It was Helen who got the shock though, when she heard her mother saying, “Oh thank you. Do you really think so? Do let me take your coat, Gloria.”
When they came into the sitting-room, Mum had a happy smile on her face.
Gloria had changed into a pink cocktail dress. Helen wondered why she had made the effort. They were only having supper. Dad seemed impressed though, and gazed at her dreamily. Mum didn’t seem to mind anymore though, and after settling their guest into an armchair, went out to take a look at the dinner. Through the serving-hatch, Helen could just make out the strains of She Loves You (Yeah-Yeah-Yeah)…

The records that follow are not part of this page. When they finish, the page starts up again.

### src/axis_gen_pkg.sv
package axis_gen_pkg;

  // Sequencer states of the traffic generator
  typedef enum logic [1:0] {
    IDLE       = 2'b00,
    START_WAIT = 2'b01,
    SEND       = 2'b10
  } burst_state_t;

  // Control from the FSM to the shared counter
  // clear wins over step when both are set
  typedef struct packed {
    logic clear;
    logic step;
  } count_ctrl_t;

  // One beat request per cycle at most
  // load is only raised while the output stage can take a beat
  typedef struct packed {
    logic load;
    logic last;
  } beat_req_t;

endpackage

### src/axis_beat_counter.sv
`timescale 1ns/1ps

module axis_beat_counter #(
  parameter int START_COUNT = 32,
  parameter int BURST_WORDS = 8,
  localparam int CNT_MAX = (START_COUNT > BURST_WORDS) ? START_COUNT : BURST_WORDS,
  localparam int CNT_WIDTH = $clog2(CNT_MAX + 1)
) (
  input  logic                     M_AXIS_ACLK,
  input  logic                     M_AXIS_ARESETN,
  input  axis_gen_pkg::count_ctrl_t count_ctrl,
  output logic [CNT_WIDTH-1:0]     count
);

  // Shared between the start delay and the word index of a burst
  always_ff @(posedge M_AXIS_ACLK) begin
    if (!M_AXIS_ARESETN) begin
      count <= '0;
    end else if (count_ctrl.clear) begin
      count <= '0;
    end else if (count_ctrl.step) begin
      count <= count + 1'b1;
    end
  end

endmodule

### src/axis_burst_fsm.sv
`timescale 1ns/1ps

module axis_burst_fsm #(
  parameter int START_COUNT = 32,
  parameter int BURST_WORDS = 8,
  localparam int CNT_MAX = (START_COUNT > BURST_WORDS) ? START_COUNT : BURST_WORDS,
  localparam int CNT_WIDTH = $clog2(CNT_MAX + 1)
) (
  input  logic                       M_AXIS_ACLK,
  input  logic                       M_AXIS_ARESETN,
  input  logic                       can_load,
  input  logic                       burst_sent,
  input  logic [CNT_WIDTH-1:0]       count,
  output axis_gen_pkg::count_ctrl_t  count_ctrl,
  output axis_gen_pkg::beat_req_t    beat_req,
  output axis_gen_pkg::burst_state_t state
);

  import axis_gen_pkg::*;

  burst_state_t state_q;
  burst_state_t state_d;
  logic         beats_left;
  logic         delay_done;

  assign delay_done = (count == CNT_WIDTH'(START_COUNT - 1));

  // In SEND the counter holds the number of beats already issued
  assign beats_left = (count != CNT_WIDTH'(BURST_WORDS));

  always_comb begin
    state_d    = state_q;
    count_ctrl = '0;
    beat_req   = '0;
    case (state_q)
      IDLE: begin
        count_ctrl.clear = 1'b1;
        state_d          = START_WAIT;
      end
      START_WAIT: begin
        if (delay_done) begin
          count_ctrl.clear = 1'b1;
          state_d          = SEND;
        end else begin
          count_ctrl.step = 1'b1;
        end
      end
      SEND: begin
        if (beats_left) begin
          if (can_load) begin
            beat_req.load   = 1'b1;
            beat_req.last   = (count == CNT_WIDTH'(BURST_WORDS - 1));
            count_ctrl.step = 1'b1;
          end
        end else if (burst_sent) begin
          // With all beats issued the FSM leaves only once the TLAST beat is accepted
          state_d = IDLE;
        end
      end
      default: begin
        state_d = IDLE;
      end
    endcase
  end

  always_ff @(posedge M_AXIS_ACLK) begin
    if (!M_AXIS_ARESETN) begin
      state_q <= IDLE;
    end else begin
      state_q <= state_d;
    end
  end

  assign state = state_q;

endmodule

### src/axis_output_register.sv
`timescale 1ns/1ps

module axis_output_register #(
  parameter int DATA_WIDTH = 32
) (
  input  logic                    M_AXIS_ACLK,
  input  logic                    M_AXIS_ARESETN,
  input  axis_gen_pkg::beat_req_t beat_req,
  input  logic [DATA_WIDTH-1:0]   word,
  input  logic                    M_AXIS_TREADY,
  output logic                    M_AXIS_TVALID,
  output logic [DATA_WIDTH-1:0]   M_AXIS_TDATA,
  output logic                    M_AXIS_TLAST,
  output logic                    can_load,
  output logic                    burst_sent
);

  logic                  valid_q;
  logic                  last_q;
  logic [DATA_WIDTH-1:0] data_q;

  // Empty now, or the held beat leaves on this edge
  assign can_load = !valid_q || M_AXIS_TREADY;

  always_ff @(posedge M_AXIS_ACLK) begin
    if (!M_AXIS_ARESETN) begin
      valid_q <= 1'b0;
      last_q  <= 1'b0;
    end else if (beat_req.load) begin
      valid_q <= 1'b1;
      last_q  <= beat_req.last;
    end else if (M_AXIS_TREADY) begin
      valid_q <= 1'b0;
      last_q  <= 1'b0;
    end
  end

  always_ff @(posedge M_AXIS_ACLK) begin
    if (beat_req.load) begin
      data_q <= word;
    end
  end

  assign burst_sent = valid_q && M_AXIS_TREADY && last_q;

  assign M_AXIS_TVALID = valid_q;
  assign M_AXIS_TDATA  = data_q;
  assign M_AXIS_TLAST  = last_q;

endmodule

### src/axis_pattern_source.sv
`timescale 1ns/1ps

module axis_pattern_source #(
  parameter int DATA_WIDTH = 32
) (
  input  logic                    M_AXIS_ACLK,
  input  logic                    M_AXIS_ARESETN,
  input  axis_gen_pkg::beat_req_t beat_req,
  output logic [DATA_WIDTH-1:0]   word
);

  localparam int HALF_WIDTH = DATA_WIDTH / 2;

  logic [HALF_WIDTH-1:0] burst_num;
  logic [HALF_WIDTH-1:0] word_idx;

  // Both fields wrap at their width
  always_ff @(posedge M_AXIS_ACLK) begin
    if (!M_AXIS_ARESETN) begin
      burst_num <= '0;
      word_idx  <= '0;
    end else if (beat_req.load) begin
      if (beat_req.last) begin
        burst_num <= burst_num + 1'b1;
        word_idx  <= '0;
      end else begin
        word_idx <= word_idx + 1'b1;
      end
    end
  end

  // Sampled by the output stage on the same edge that advances the fields
  assign word = {burst_num, word_idx};

endmodule

### src/axis_stream_master.sv
`timescale 1ns/1ps

module axis_stream_master #(
  parameter int DATA_WIDTH  = 32,
  parameter int START_COUNT = 32,
  parameter int BURST_WORDS = 8
) (
  input  logic                    M_AXIS_ACLK,
  input  logic                    M_AXIS_ARESETN,
  output logic                    M_AXIS_TVALID,
  output logic [DATA_WIDTH-1:0]   M_AXIS_TDATA,
  output logic [DATA_WIDTH/8-1:0] M_AXIS_TSTRB,
  output logic                    M_AXIS_TLAST,
  input  logic                    M_AXIS_TREADY
);

  import axis_gen_pkg::*;

  localparam int CNT_MAX = (START_COUNT > BURST_WORDS) ? START_COUNT : BURST_WORDS;
  localparam int CNT_WIDTH = $clog2(CNT_MAX + 1);

  count_ctrl_t           count_ctrl;
  beat_req_t             beat_req;
  burst_state_t          state;
  logic [CNT_WIDTH-1:0]  count;
  logic [DATA_WIDTH-1:0] word;
  logic                  can_load;
  logic                  burst_sent;

  axis_burst_fsm #(
    .START_COUNT (START_COUNT),
    .BURST_WORDS (BURST_WORDS)
  ) u_fsm (
    .M_AXIS_ACLK    (M_AXIS_ACLK),
    .M_AXIS_ARESETN (M_AXIS_ARESETN),
    .can_load       (can_load),
    .burst_sent     (burst_sent),
    .count          (count),
    .count_ctrl     (count_ctrl),
    .beat_req       (beat_req),
    .state          (state)
  );

  axis_beat_counter #(
    .START_COUNT (START_COUNT),
    .BURST_WORDS (BURST_WORDS)
  ) u_counter (
    .M_AXIS_ACLK    (M_AXIS_ACLK),
    .M_AXIS_ARESETN (M_AXIS_ARESETN),
    .count_ctrl     (count_ctrl),
    .count          (count)
  );

  axis_pattern_source #(
    .DATA_WIDTH (DATA_WIDTH)
  ) u_pattern (
    .M_AXIS_ACLK    (M_AXIS_ACLK),
    .M_AXIS_ARESETN (M_AXIS_ARESETN),
    .beat_req       (beat_req),
    .word           (word)
  );

  axis_output_register #(
    .DATA_WIDTH (DATA_WIDTH)
  ) u_out (
    .M_AXIS_ACLK    (M_AXIS_ACLK),
    .M_AXIS_ARESETN (M_AXIS_ARESETN),
    .beat_req       (beat_req),
    .word           (word),
    .M_AXIS_TREADY  (M_AXIS_TREADY),
    .M_AXIS_TVALID  (M_AXIS_TVALID),
    .M_AXIS_TDATA   (M_AXIS_TDATA),
    .M_AXIS_TLAST   (M_AXIS_TLAST),
    .can_load       (can_load),
    .burst_sent     (burst_sent)
  );

  // Every byte lane is a data byte
  assign M_AXIS_TSTRB = '1;

endmodule

### config.mk
export PLATFORM = sky130hd
export DESIGN_NAME = axis_stream_master
export DESIGN_NICKNAME = d
export VERILOG_FILES = /design/src/axis_gen_pkg.sv /design/src/axis_beat_counter.sv /design/src/axis_burst_fsm.sv /design/src/axis_output_register.sv /design/src/axis_pattern_source.sv /design/src/axis_stream_master.sv
export SDC_FILE = /design/constraint.sdc
export NUM_CORES = 1
export LEC_CHECK = 0
export ABC_CLOCK_PERIOD_IN_PS = 4200
export BUFFER_PORTS_ARGS = -buffer_cell sky130_fd_sc_hd__buf_2
export CORE_AREA = 10 10 109 111
export CTS_BUF_LIST = sky130_fd_sc_hd__clkbuf_4
export CTS_CLUSTER_DIAMETER = 120
export DETAILED_ROUTE_END_ITERATION = 10
export DIE_AREA = 0 0 119 121
export SLEW_MARGIN = 20
export SYNTH_ARGS = -nofsm -noshare
export SYNTH_HDL_FRONTEND = slang
export SYNTH_SLANG_ARGS = --single-unit
export TNS_END_PERCENT = 100
### constraint.sdc
create_clock -name M_AXIS_ACLK -period 4.2 [get_ports M_AXIS_ACLK]
set_input_delay 0.84 -clock M_AXIS_ACLK [delete_from_list [all_inputs] [get_ports M_AXIS_ACLK]]
set_output_delay 0.84 -clock M_AXIS_ACLK [all_outputs]
set_load 0.1 [all_outputs]
==> impl_metrics.py <==
metrics = {
    "routing": {
        "ant_nets": 0,
        "wire_per_inst_um": 13.8,
        "first_pass_iters": 4,
        "drc": 0,
        "drt_wl_total_mm": 6.59,
        "drt_iter0_markers": 130,
        "vias": 2427,
        "via_per_inst": 5.10,
    },
    "yosys": {
        "synth_edf_count": 32,
        "netlist_instances": 303,
        "synth_top_area_cell": "edfxtp_1",
        "synthTopCellsByCount": "dfxtp_1 (42), edfxtp_1 (32), a21oi_1 (21), nand2_1 (21), nand3_1 (17)",
        "synth_adder_area_share": 0.0304,
        "muxShareOfSynthArea": 0.0555,
        "yosysMostFrequentCell": "dfxtp_1",
        "async_flop_share": 0,
        "avgSynthCellArea_um2": 10.9,
        "synth_area_mm2": 0.00329,
        "synth_top_family_by_area": "simple AND/OR/NAND/NOR gates",
        "synth-seq-area-share": 0.547,
        "synth_ff_type": "dfxtp_1",
        "synth-seq-cells": 74,
        "ys_top_cells_by_area": "edfxtp_1 (29%), dfxtp_1 (26%), mux2i_1 (4.9%)",
        "synthSimpleGateAreaFrac": 0.200,
        "synth_cell_type_count": 51,
        "yosysTopAreaCellShare": 0.292,
        "synth-compound-area-share": 0.117,
        "synth_xor_area_frac": 0.00532,
        "ys.warnings.count": 0,
    },
    "pwr": {
        "ir_drop_mv": 0.128,
        "power_leakage_uw": 0.00136,
        "totalPowerFinal_uw": 1330,
        "power_density_mw_per_mm2": 356,
    },
    "timing": {
        "setup_viol": 0,
        "fin_crit_ns": 2.30,
        "fin_setup_tns_ns": 0,
        "clock_skew_ns": 0.0116,
        "final_max_slew_viol_count": 0,
        "hold_viol_final": 0,
        "tightestPinTransition_ns": 0.817,
        "timing.final.crit_share": 0.547,
        "rsz0062_at_grt": "no",
        "max_freq_ghz": 0.435,
        "maxSlewHeadroom": 0.455,
        "fin_hold_ws_ns": 0.475,
    },
    "worst_setup_path": {
        "crit_buf_inv": 2,
        "crit_arrival_ns": 2.66,
        "critPathRequiredTime_ns": 4.56,
        "rr_startpoint": "u_fsm.state[0]",
        "end_kind": "flop",
        "critPathLaunch": "u_fsm.state[0]",
        "reg2reg_slack_ns": 1.90,
        "cpPeakStageDelay_ns": 0.64,
        "r2r_cells": 6,
        "critPathTopFamily": "buffers and inverters",
        "crit_path_max_fanout": 40,
        "crit_path_cell_trace": "inv_1 > ha_1 > o211ai_2 > inv_2 > o2111a_1 > mux2i_1",
        "path_class": "reg2reg",
        "rr_endpoint": "u_counter.count[4]",
        "cp-start-kind": "flop",
        "cpMaxStageDelayCell": "inv_2",
    },
    "grt": {
        "grt_pass1_vias": 2318,
        "grt_max_degree": 41,
        "antenna_found_initial": 0,
        "grt_overflow_total": 0,
        "grt_pass1_wl_mm": 11.1,
        "grtUsageTotal": 0.0927,
    },
    "clocking": {
        "ctsResizeCount": 0,
        "clockBufferDepth": 2,
        "cts_setup_buffers": 0,
        "h-tree-depth": 3,
        "cts_tree": "yes",
        "clockRootBuffer": "clkbuf_4",
        "hold_buffers": 0,
        "cts_buffers": 9,
        "clk_latency_ns": 0.43,
        "cts.sinks": 74,
        "clk_pin_slew_ns": 0.13,
    },
    "floorplan": {
        "die_y_um": 121,
        "pin_count": 41,
        "start_util": 0.342,
        "core_mm2": 0.00964,
        "chipWidth_um": 119,
        "dieArea_mm2": 0.0144,
        "placementRows": 36,
    },
    "final_layout": {
        "drive_gt1_frac": 0.199,
        "syn_to_final_growth_pct": 13.1,
        "stdcell_count": 476,
        "nets": 348,
    },
    "placed_design": {
        "dp_hpwl_mm": 4.60,
        "routabilityCongestion": 0.800,
        "io_buffer_count": 36,
        "numPlacedInstances": 459,
    },
    "min_path": {
        "hold-path-endpoint": "u_out.M_AXIS_TDATA[31]",
        "hp-start": "u_pattern.burst_num[15]",
        "holdPathStages": 0,
        "hold_class": "reg2reg",
    },
    "flow_run": {
        "drv_cap": 0,
    },
    "status": {
        "status": "completed",
    },
}
==> cells by family after synthesis <==
family,count (synthesis)
compound gates,57
xor+xnor,2
fa+ha+maj,8
buf+inv,31
flops,74
mux,18
other cells,1
simple gates,112
==> state kept, by name (all words and copies together) (netlist names) <==
register / flops
u_fsm.state: 2
u_pattern.burst_num: 16
u_counter.count: 6
u_out.M_AXIS_TLAST: 1
u_pattern.word_idx: 16
u_out.M_AXIS_TVALID: 1
u_out.M_AXIS_TDATA: 32
==> how the worst max path moves through the flow <==
stage                    endpoint  cells past startpoint
6_report       u_counter.count[4]                      6
5_1_grt        u_counter.count[4]                      6
4_1_cts        u_counter.count[4]                      6
3_5_place_dp   u_counter.count[4]                      6
3_3_place_gp   u_counter.count[4]                      6
2_1_floorplan  u_counter.count[4]                      6
==> final cells by class <==
| type | instances | area [um2] |
|---|---|---|
| clock inverter | 7 | 92.6 |
| clock buffer | 9 | 67.6 |
| sequential | 74 | 1800 |
| antenna | 1 | 2.50 |
| multi-input combinational | 201 | 1360 |
| fill | 973 | 5910 |
| timing repair buffer | 36 | 180 |
| tap | 133 | 166 |
| inverter | 15 | 56.3 |
==> routing by layer <==
metal	track usage	wire, um	part of all wire
met3	0.0242	285	0.043
met4	0.0527	116	0.018
met5	0	0	0
met1	0.107	3000	0.46
met2	0.153	3180	0.48
==> where the power goes <==
group | switching, uW | internal, uW | leakage (uW)
Sequential | 1.64 | 746 | 0.000706
Combinational | 56.4 | 19.6 | 0.000576
Clock | 262 | 240 | 0.0000800
==> worst reg2reg max path, stage by stage (launching register included) <==
cell and delay [ns]:
dfxtp_1 0.33, inv_1 0.13, ha_1 0.42, o211ai_2 0.20, inv_2 0.64, o2111a_1 0.34
mux2i_1 0.18
==> through the flow <==
step            util  area, um2  worst slack [ns]
2_1_floorplan      -       3310              1.96
3_3_place_gp   0.370       3560              1.59
3_5_place_dp   0.370       3560              1.51
4_1_cts        0.386       3720              1.91
5_1_grt        0.386       3720              1.70
6_report       0.387       3730              1.90
==> cells in the final DEF (no fill, tap or decap), types with 3 or more instances in the layout <==
master     n
nand3_1   17
or2_2      4
edfxtp_1  32
o21ai_0    7
mux2i_1   16
nand4_1    7
or3_1      5
nor2_1    10
o211ai_1   7
a21oi_1   21
a211oi_1   3
buf_2     36
and2_1     3
o31ai_1   10
nand2_1   21
nand2b_1  10
conb_1     4
nor4_1    10
or4_1     10
dfxtp_1   42
ha_1       8
inv_1     14
clkbuf_4   9
No activity file was read; power rests on OpenSTA's default activity.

Dad was still staring at Gloria, his mouth hanging slightly open. Helen wished that he would stop. Not that Gloria seemed uncomfortable with this. She just looked back and fixed him with her supermodel smile.
“Tell me, Mr. Bleasdale, what are all these trophies for?” This seemed like a silly question to Helen, particularly as one of them had a small bronze golfer on top of it; but Dad was only too happy for an opportunity to talk about his hobby, and Gloria was an avid listener. Her large blue eyes widened in admiration as he described in great detail his triumphs on the putting-green.
It suddenly occurred to Helen that Gloria had not spared her so much as a single glance since she had entered the house, and neither Mum nor Dad had even thought of introducing her. She must take matters into her own hands.
“I’m Helen, by the way,” she said. Immediately the conversation stopped, and those huge blue eyes looked into hers, as if seeing her for the first time. She felt somewhat unnerved by this scrutiny, for there was something more than the look one gives to a new acquaintance. For just a split second, there was a cold anger. Burning hatred. And…fear? But the look vanished almost as soon as it had appeared, to be replaced with the beautiful smile; a smile that did not quite reach the eyes.
“Hello, Helen. What a lovely name. Do tell me all about yourself. We are going to be so close.”
As Helen was about to stammer out a reply to this strange assertion, her mother opened the serving-hatch doors, and announced that supper was ready.
“Go and get your brother, Helen,” said Dad, as he helped Gloria to her feet. His breathing was shallow, and his pupils dilated.
As Helen left the room, she caught a whiff of Gloria’s perfume. It smelt of candy-floss!
“You have a little boy, too!”
“Jack. He’s twelve…”
Helen heard no more of the conversation, but assumed that Gloria’s next remark would be along the lines of how wonderful it was to have a twelve year old son. As she surveyed Jack’s room though, she wondered if Gloria would have been quite so enthusiastic. There were dirty underpants on the floor, and old coffee cups sprouting penicillin. After the cloying sweetness of Gloria though, there was something rather reassuring about her brother’s squalor.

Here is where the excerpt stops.